Activity: Find the line containing "after CTS: 2.68 / 0.714 / 1.80" in the material below; copy that line and all following lines exactly.

Records to use:
**src/lpp_pkg.sv**
```systemverilog
// ----------------------------------------------------------------------------
// lpp_pkg
// shared types and constants of the least-prime-in-progression core
// ----------------------------------------------------------------------------
package lpp_pkg;

  localparam int LIMIT_W = 20;  // sieve limit and largest prime
  localparam int VALUE_W = 21;  // signed result value

  localparam logic [LIMIT_W-1:0] LIMIT_RESET = '1;
  localparam logic [VALUE_W-1:0] VALUE_NONE  = '1;  // -1
  localparam int                 MIN_PRIME   = 2;

  localparam logic OP_BUILD = 1'b0;
  localparam logic OP_QUERY = 1'b1;

  typedef enum logic [3:0] {
    ST_IDLE,
    ST_INIT,       // fill bitmap: 0,1 composite, rest candidate
    ST_SV_CHK,     // sieve: i*i within limit, read flag of i
    ST_SV_TEST,    // sieve: i still prime?
    ST_MARK,       // sieve: strike multiples of i
    ST_SCAN_RD,    // scan down for the largest prime
    ST_SCAN_TEST,
    ST_Q_NEXT,     // next residue of a query
    ST_G_START,    // one euclid step
    ST_G_WAIT,     // wait for remainder unit
    ST_W_CHK,      // walk: bound check, read term
    ST_W_TEST,     // walk: term prime?
    ST_DONE
  } seq_state_t;

  typedef struct packed {
    logic signed [VALUE_W-1:0] value;
    logic                      more;
    logic                      not_built;
  } res_t;

  typedef struct packed {
    logic rd_en;
    logic wr_en;
    logic wr_data;
  } bm_ctl_t;

endpackage

```
**src/lpp_seq.sv**
```systemverilog
// ----------------------------------------------------------------------------
// lpp_seq
// sequencer: sieve build, largest-prime scan, euclid and progression walks
// ----------------------------------------------------------------------------
module lpp_seq
  import lpp_pkg::*;
#(
  parameter int SIEVE_SIZE    = 1048576,
  parameter int MODULUS_WIDTH = 16,
  parameter int ADDR_W        = 20,
  parameter int NUM_W         = 22
) (
  input  logic                     clk,
  input  logic                     rst,
  input  logic [LIMIT_W-1:0]       prime_limit,
  input  logic                     in_valid,
  output logic                     in_ready,
  input  logic                     in_opcode,
  input  logic [MODULUS_WIDTH-1:0] in_modulus,
  output logic                     res_valid,
  input  logic                     res_ready,
  output res_t                     res,
  output bm_ctl_t                  bm_ctl,
  output logic [ADDR_W-1:0]        bm_addr,
  input  logic                     bm_rd_data,
  output logic                     rem_start,
  output logic [MODULUS_WIDTH-1:0] rem_dividend,
  output logic [MODULUS_WIDTH-1:0] rem_divisor,
  input  logic                     rem_done,
  input  logic [MODULUS_WIDTH-1:0] rem_result
);

  localparam longint TOP_IDX = longint'(SIEVE_SIZE) - 1;

  seq_state_t state, state_next;

  logic                     op;
  logic [NUM_W-1:0]         lim;
  logic [NUM_W-1:0]         lim_cap;
  logic [NUM_W-1:0]         i;
  logic [NUM_W-1:0]         sq;
  logic [NUM_W-1:0]         t;
  logic [MODULUS_WIDTH-1:0] m;
  logic [MODULUS_WIDTH-1:0] a;
  logic [MODULUS_WIDTH-1:0] x;
  logic [MODULUS_WIDTH-1:0] y;
  logic [LIMIT_W-1:0]       best;
  logic                     found;
  logic                     over;
  logic [LIMIT_W-1:0]       largest;
  logic                     built;

  logic [NUM_W-1:0] largest_ext;
  logic [NUM_W-1:0] two;

  assign largest_ext = NUM_W'(largest);
  assign two         = NUM_W'(MIN_PRIME);
  assign lim_cap     = (longint'(prime_limit) > TOP_IDX) ? NUM_W'(TOP_IDX)
                                                         : NUM_W'(prime_limit);

  // next state
  always_comb begin
    state_next = state;
    unique case (state)
      ST_IDLE: begin
        if (in_valid) begin
          if (in_opcode == OP_BUILD) begin
            state_next = ST_INIT;
          end else if (!built) begin
            state_next = ST_DONE;
          end else begin
            state_next = ST_Q_NEXT;
          end
        end
      end
      ST_INIT:      if (t == lim) state_next = ST_SV_CHK;
      ST_SV_CHK:    state_next = (sq > lim) ? ST_SCAN_RD : ST_SV_TEST;
      ST_SV_TEST:   state_next = bm_rd_data ? ST_MARK : ST_SV_CHK;
      ST_MARK:      if (t > lim) state_next = ST_SV_CHK;
      ST_SCAN_RD:   state_next = (t < two) ? ST_DONE : ST_SCAN_TEST;
      ST_SCAN_TEST: state_next = bm_rd_data ? ST_DONE : ST_SCAN_RD;
      ST_Q_NEXT:    state_next = (a >= m) ? ST_DONE : ST_G_START;
      ST_G_START: begin
        if (y != '0) begin
          state_next = ST_G_WAIT;
        end else begin
          state_next = (x == MODULUS_WIDTH'(1)) ? ST_W_CHK : ST_Q_NEXT;
        end
      end
      ST_G_WAIT:    if (rem_done) state_next = ST_G_START;
      ST_W_CHK:     state_next = (t > largest_ext) ? ST_Q_NEXT : ST_W_TEST;
      ST_W_TEST:    state_next = bm_rd_data ? ST_Q_NEXT : ST_W_CHK;
      ST_DONE:      if (res_ready) state_next = ST_IDLE;
      default:      state_next = ST_IDLE;
    endcase
  end

  // outputs
  always_comb begin
    bm_ctl         = '0;
    bm_addr        = ADDR_W'(t);
    rem_start      = 1'b0;
    in_ready       = 1'b0;
    res_valid      = 1'b0;
    unique case (state)
      ST_IDLE: in_ready = 1'b1;
      ST_INIT: begin
        bm_ctl.wr_en   = 1'b1;
        bm_ctl.wr_data = (t >= two);
      end
      ST_SV_CHK: begin
        bm_addr      = ADDR_W'(i);
        bm_ctl.rd_en = (sq <= lim);
      end
      ST_MARK:    bm_ctl.wr_en = (t <= lim);
      ST_SCAN_RD: bm_ctl.rd_en = (t >= two);
      ST_G_START: rem_start    = (y != '0);
      ST_W_CHK:   bm_ctl.rd_en = (t <= largest_ext);
      ST_DONE:    res_valid    = 1'b1;
      default: begin
      end
    endcase
  end

  assign rem_dividend = x;
  assign rem_divisor  = y;

  always_comb begin
    res = '0;
    if (op == OP_BUILD) begin
      res.value = (largest == '0) ? VALUE_NONE : VALUE_W'(largest);
    end else if (!built) begin
      res.value     = VALUE_NONE;
      res.not_built = 1'b1;
    end else begin
      res.value = found ? VALUE_W'(best) : VALUE_NONE;
      res.more  = over;
    end
  end

  always_ff @(posedge clk) begin
    if (rst) begin
      state   <= ST_IDLE;
      built   <= 1'b0;
      largest <= '0;
    end else begin
      state <= state_next;
      if (state == ST_SCAN_RD && t < two) begin
        largest <= '0;
        built   <= 1'b1;
      end else if (state == ST_SCAN_TEST && bm_rd_data) begin
        largest <= LIMIT_W'(t);
        built   <= 1'b1;
      end
    end
  end

  always_ff @(posedge clk) begin
    unique case (state)
      ST_IDLE: begin
        if (in_valid) begin
          op    <= in_opcode;
          m     <= in_modulus;
          a     <= MODULUS_WIDTH'(1);
          found <= 1'b0;
          over  <= 1'b0;
          t     <= '0;
          lim   <= lim_cap;
          i     <= two;
          sq    <= NUM_W'(MIN_PRIME * MIN_PRIME);
        end
      end
      ST_INIT: t <= t + NUM_W'(1);
      ST_SV_CHK: if (sq > lim) t <= lim;
      ST_SV_TEST: begin
        if (bm_rd_data) begin
          t <= sq;
        end else begin
          i  <= i + NUM_W'(1);
          sq <= sq + (i << 1) + NUM_W'(1);
        end
      end
      ST_MARK: begin
        if (t > lim) begin
          i  <= i + NUM_W'(1);
          sq <= sq + (i << 1) + NUM_W'(1);
        end else begin
          t <= t + i;
        end
      end
      ST_SCAN_TEST: if (!bm_rd_data) t <= t - NUM_W'(1);
      ST_Q_NEXT: begin
        x <= a;
        y <= m;
      end
      ST_G_START: begin
        if (y == '0) begin
          if (x == MODULUS_WIDTH'(1)) begin
            t <= NUM_W'(a);
          end else begin
            a <= a + MODULUS_WIDTH'(1);
          end
        end
      end
      ST_G_WAIT: begin
        if (rem_done) begin
          x <= y;
          y <= rem_result;
        end
      end
      ST_W_CHK: begin
        if (t > largest_ext) begin
          over <= 1'b1;
          a    <= a + MODULUS_WIDTH'(1);
        end
      end
      ST_W_TEST: begin
        if (bm_rd_data) begin
          if (!found || LIMIT_W'(t) > best) begin
            best <= LIMIT_W'(t);
          end
          found <= 1'b1;
          a     <= a + MODULUS_WIDTH'(1);
        end else begin
          t <= t + NUM_W'(m);
        end
      end
      default: begin
      end
    endcase
  end

  // single-port memory: never a read and a write in one cycle
  a_port_excl: assert property (@(posedge clk) disable iff (rst)
    !(bm_ctl.rd_en && bm_ctl.wr_en))
    else $error("bitmap read and write in the same cycle");

  // a remainder never comes back for a zero divisor
  a_rem_divisor: assert property (@(posedge clk) disable iff (rst)
    (state == ST_G_WAIT && rem_done) |-> (y != '0))
    else $error("remainder taken with zero divisor");

  // a prime found on a walk lies within the sieved range
  a_walk_range: assert property (@(posedge clk) disable iff (rst)
    (state == ST_W_TEST && bm_rd_data) |-> (t <= largest_ext))
    else $error("walk hit beyond largest prime");

  // once built, the bitmap stays valid
  a_built_sticky: assert property (@(posedge clk) disable iff (rst)
    built |=> built)
    else $error("bitmap valid flag dropped");

endmodule

```
**config.mk**
```make
export PLATFORM = sky130hd
export DESIGN_NAME = lpp_seq
export DESIGN_NICKNAME = d
export VERILOG_FILES = /design/src/lpp_pkg.sv /design/src/lpp_seq.sv
export SDC_FILE = /design/constraint.sdc
export NUM_CORES = 1
export LEC_CHECK = 0
export BUFFER_PORTS_ARGS = -buffer_cell sky130_fd_sc_hd__buf_2
export CAP_MARGIN = 20
export CORE_MARGIN = 2
export CORE_UTILIZATION = 45
export CTS_CLUSTER_SIZE = 40
export DETAILED_ROUTE_END_ITERATION = 7
export GPL_TIMING_DRIVEN = 0
export PLACE_DENSITY_LB_ADDON = 0.3
export SYNTH_ARGS = -nofsm -noshare
export SYNTH_HDL_FRONTEND = slang
export SYNTH_SLANG_ARGS = --single-unit
```
**constraint.sdc**
```tcl
create_clock -name clk -period 9.8 [get_ports clk]
set_clock_uncertainty 0.05 [all_clocks]
set_input_delay 0.98 -clock clk [delete_from_list [all_inputs] [get_ports clk]]
set_output_delay 0.98 -clock clk [all_outputs]
set_load 0.01 [all_outputs]
```
* Word-level counts from Yosys, hierarchy flattened *
Index checks and enable logic that the tools add are counted.

operators by class
  add/subtract/negate cells = 8
  order comparisons = 10
  eq/ne operators = 30
  multiplexer cells = 65
  reduce and logical (&&, ||, !) cells = 25

operators with widths
  cell                   count
  $mux 22                14
  $pmux 22 s8            1
  $pmux 22 s3            2
  $mux 16                7
  $mux 21                4
  $add 22x1->22 const B  3
  $gt 22x20->1           3
  $le 22x20->1           3
  $pmux 16 s2            2
  $pmux 16 s4            1
  $mux 4                 13
  $pmux 4 s13            1
  $add 22x22->22         2
  $ne 2x2->1 const B     16
  $add 22x16->22         1
  $eq 22x20->1           1
  $ge 22x2->1 const B    1
  $lt 22x2->1 const B    1
  $sub 22x1->22 const B  1
  $eq 4x4->1 const B     5
  $gt 20x20->1           1
  $logic_not 20->1       1
  $mux 20                1
  $add 16x1->16 const B  1
  27 further kinds       52

storage, ports and cells
  register bits after elaboration = 198
  bits of input ports = 59
  output and inout port bits = 81
  word-level logic and storage cells = 153

* Depth between registers and ports, before layout *
Gate-level depths: netlist of the first run.

  depth after elaboration = 4
  depth in mapped cells = 16
  gate-level depth less buffers = 15

* Worst setup path after synthesis of the first run *
Ideal clock, no wire load.

  path kind = reg2reg
  start = register state[0]
  end = register t[21] (data pin)
  setup time = 0.265 ns
  arrival time = 3.427 ns
  required time = 9.485 ns
  setup slack = 6.058 ns
  stages on the path, launching flop included = 15
  path buffers = 2
  clock period less this slack = 3.742 ns
  path through = dfxtp_1 -> clkbuf_1 -> nor2b_1 -> nand3_1 -> clkbuf_1 -> o22ai_1 -> ha_1 -> a21o_1 -> a21oi_1 -> o21ai_0 -> a211oi_1 -> o21ai_0 -> a211oi_1 -> a2111o_1 -> o211ai_1

between the ends
  word-level cells in the longest chain between the ends = 2
  elaborated cells on any way between the ends = 9
  those cells by class = 7 x eq/ne; 1 x mux; 1 x reduce/logical

ends and longest elaborated chain
  element                                   RTL line        text
  start: declaration                        lpp_seq.sv:35   seq_state_t state, state_next;
  start signal: assignment                  lpp_seq.sv:147  state <= state_next;
  $eq 4x4->1, or another cell as far along  lpp_seq.sv:159  unique case (state)
  $pmux 22 s8 (*)                           lpp_seq.sv:159
  end signal: assignment                    lpp_seq.sv:173  ST_INIT: t <= t + NUM_W'(1);
  end signal: assignment                    lpp_seq.sv:174  ST_SV_CHK: if (sq > lim) t <= lim;
  end signal: assignment                    lpp_seq.sv:177  t <= sq;
  end: declaration                          lpp_seq.sv:42   logic [NUM_W-1:0] t;

Mark *: on every way between the ends. The rest lies on a longest branch, timed or not.
A chain may end at the register's enable or synchronous reset.

* Worst setup path in the final report of the first run *
  start = register state[0]
  end = register t[19] (data pin)

The elaborated chain is that of the path after synthesis.

==> flow_metrics.py, run 1 <==
metrics = {
    "outcome": {
        "status": "finished clean",
    },
    "worst_setup_path": {
        "path_cells": "clkbuf_1 > nor2b_1 > nand3_1 > clkbuf_1 > o22ai_1 > ha_1 > a21o_1 > a21oi_1 > o21ai_0 > a211oi_1 > o21ai_0 > a211oi_1 > xor2_1 > o21ai_0",
        "timing.rr.start": "state[0]",
        "worstPathRequired_ns": 9.94,
        "path_class": "reg -> reg",
        "cp.arrival_ns": 5.17,
        "worstSetupEndpointType": "flop",
        "critical_path.startpoint_type": "flop",
        "cp_max_fo": 10,
        "crit_family": "compound AO/OA/AOI/OAI gates",
        "cp-startpoint": "state[0]",
        "slowest_stage": "a211oi_1",
        "cpMostUsedCell": "o21ai_0",
        "max_stage_delay_ns": 0.68,
        "r2r_setup_slack_ns": 4.77,
        "crit_buf_inv": 2,
    },
    "synth": {
        "synth-edff-count": 173,
        "synthArstFlopShare_pct": 0,
        "netlist_area_um2": 13400,
        "syn-num-nets": 1595,
        "synthFlopType": "edfxtp_1",
        "yosysSeqAreaShare_pct": 42.6,
        "yosys_warnings": 0,
        "syn_inst": 1395,
        "syn_area_per_cell_um2": 9.59,
        "yosys.cell_types.count": 68,
        "ys_ff_latch": 198,
    },
    "worst_hold_path": {
        "worstHoldStart": "largest[14]",
        "hold_path.class": "reg -> reg",
    },
    "floorplan": {
        "core_um2": 29500,
        "ios": 140,
        "die-area_um2": 31100,
        "die_w_um": 176,
        "fp.dieH_um": 176,
        "initial_utilization_pct": 45.4,
        "rows": 63,
    },
    "layout": {
        "layout_common_cells": "edfxtp_1 (173), nand2_1 (158), ha_1 (139), buf_2 (139), nor2_1 (128)",
        "drive_gt1_share_pct": 14.4,
        "layout_commonest_cell": "edfxtp_1",
        "area_growth_pct": 14.3,
        "diodes": 0,
        "final_net_count": 1761,
        "num-fill-cells": 2736,
    },
    "job": {
        "maxCapViolCount": 0,
    },
    "clock_network": {
        "ctsHoldBuffers": 0,
        "cts_resized": 0,
        "cts_setup_buffers": 0,
        "clock_latency_ns": 0.47,
        "clockBufferDepth": 2,
        "clock-sinks": 198,
        "cts_root_buf": "clkbuf_16",
        "cts_buffers": 17,
        "path_clk_slew_ns": 0.08,
        "cts_tree": "built",
        "htreeDepth": 4,
    },
    "drt": {
        "wl_um": 42500,
        "via_per_inst": 5.95,
        "ant_nets": 0,
        "drtIter0Drc": 1265,
        "first_pass_iters": 8,
        "drc_errors": 0,
        "vias": 11700,
        "post_drt_wl_per_cell_um": 21.7,
    },
    "pwr": {
        "p_comb_share_pct": 51.7,
        "p_leak_nw": 6.21,
        "pwr-share-clk_pct": 13.5,
        "switching_share_pct": 47.0,
        "powerDensity_nw_per_um2": 343,
        "switchingPower_mw": 2.46,
        "intPower_mw": 2.78,
        "p_seq_share_pct": 34.8,
        "peakVddDrop_mv": 0.156,
    },
    "global_route": {
        "grt_pass1_vias": 11300,
        "grt_max_degree": 35,
        "grt_pass1_wl_um": 64200,
        "antenna_found_initial": 0,
        "gr-total-overflow": 0,
        "track_usage_pct": 27.5,
    },
    "timing": {
        "whs_ns": 0.424,
        "rsz0062_at_grt": "no",
        "hold_viol": 0,
        "period_share_pct": 51.3,
        "layout_setup_ws_ns": 4.77,
        "fmax_mhz": 199,
        "setup_viol": 0,
        "slew_headroom_pct": 33.5,
        "worst_pin_slew_ns": 0.997,
        "final_max_slew_viol_count": 0,
        "post-route-min-period_ns": 5.03,
        "fin_tns_setup_ns": 0,
    },
    "placed_design": {
        "port_buffers": 139,
        "dp_slack_ns": 4.89,
        "place_hpwl_um": 33400,
        "place_congestion": 0.983,
    },
}
## per-layer routing
layer / vias to the layer above / routed length, µm / GRT usage, % / part of all wire (%)
met2: 526 / 19300 / 43.6 / 45
met5: - / 0 / 0 / 0
met1: 5576 / 18200 / 37.3 / 43
li1: 5482 / - / - / -
met4: 0 / 1710 / 12.1 / 4.0
met3: 104 / 3300 / 4.09 / 7.8
## worst paths after layout
check / end / cells after the start
min reg2reg: largest[14] / 2
min: largest[14] / 2
max reg2reg: t[19] / 14
max: t[19] / 14
## synth_stat cells, types with 19 or more instances
cell	count	area share, %
xnor2_1	24	1.6
a21oi_1	84	3.1
nand4_1	22	1.0
nand3_1	35	1.3
a21o_1	37	2.1
mux2_2	33	2.8
inv_1	110	3.1
nand2b_1	21	0.98
nand2_1	158	4.4
clkbuf_1	44	1.2
ha_1	139	13
o21ai_0	76	2.8
edfxtp_1	173	39
nor4_1	21	0.98
xor2_1	34	2.2
o22ai_1	19	0.89
o211ai_1	26	1.5
nor2_1	128	3.6
dfxtp_1	25	3.7
## logic make-up (layout without fill, tap and decap cells)
logic type               count (synthesis)  in the layout  synth area share (%)
buffers and inverters                  157            335                  4.41
flip-flops                             198            198                  42.6
adder cells (fa/ha/maj)                141            141                  13.3
AND/OR/NAND/NOR                        466            466                  16.3
XOR/XNOR                                58             58                  3.80
multiplexers                            38             38                  3.15
AO/OA/AOI/OAI                          337            337                  16.5
## state kept, by name, summed over array words and instances, names as in the netlist
| register | count |
|---|---|
| i | 22 |
| sq | 22 |
| t | 22 |
| best | 20 |
| largest | 20 |
| lim | 20 |
| a | 16 |
| m | 16 |
| rem_dividend | 16 |
| rem_divisor | 16 |
| state | 4 |
| built | 1 |
| found | 1 |
| op | 1 |
| over | 1 |
## final cells by class
type | count | area [µm²] | area share (%)
tap | 390 | 488 | 3.19
clock buffer | 17 | 425 | 2.78
timing repair buffer | 147 | 832 | 5.44
buffer | 47 | 176 | 1.15
clock inverter | 14 | 143 | 0.933
sequential | 198 | 5700 | 37.3
multi-input combinational | 1040 | 7120 | 46.5
inverter | 110 | 413 | 2.70
## per-stage QoR
step	utilization [%]	instance area (µm²)	std cells	total power, mW
CTS	51.9	15300	1963	5.19
global placement	49.4	14600	1924	4.37
floorplan	-	13400	1395	3.47
detailed placement	49.9	14700	1932	4.48
finish	51.9	15300	1963	5.24
global route	51.9	15300	1963	5.58
## tightest hold or removal path, stage by stage (launching register included)
cell and delay (ns):
dfxtp_1 0.33, nand2_1 0.05, a21oi_1 0.05
## power by group through the flow
stage / Combinational [mW] / Clock [mW] / Sequential [mW]
after floorplan: 1.88 / 0 / 1.59
after global placement: 2.53 / 0 / 1.83
after detailed placement: 2.66 / 0 / 1.81
after CTS: 2.68 / 0.714 / 1.80
after global routing: 3.00 / 0.742 / 1.84
final: 2.71 / 0.709 / 1.82
(Power assumes the default switching activity.)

Solved problem:
after CTS: 2.68 / 0.714 / 1.80
after global routing: 3.00 / 0.742 / 1.84
final: 2.71 / 0.709 / 1.82
(Power assumes the default switching activity.)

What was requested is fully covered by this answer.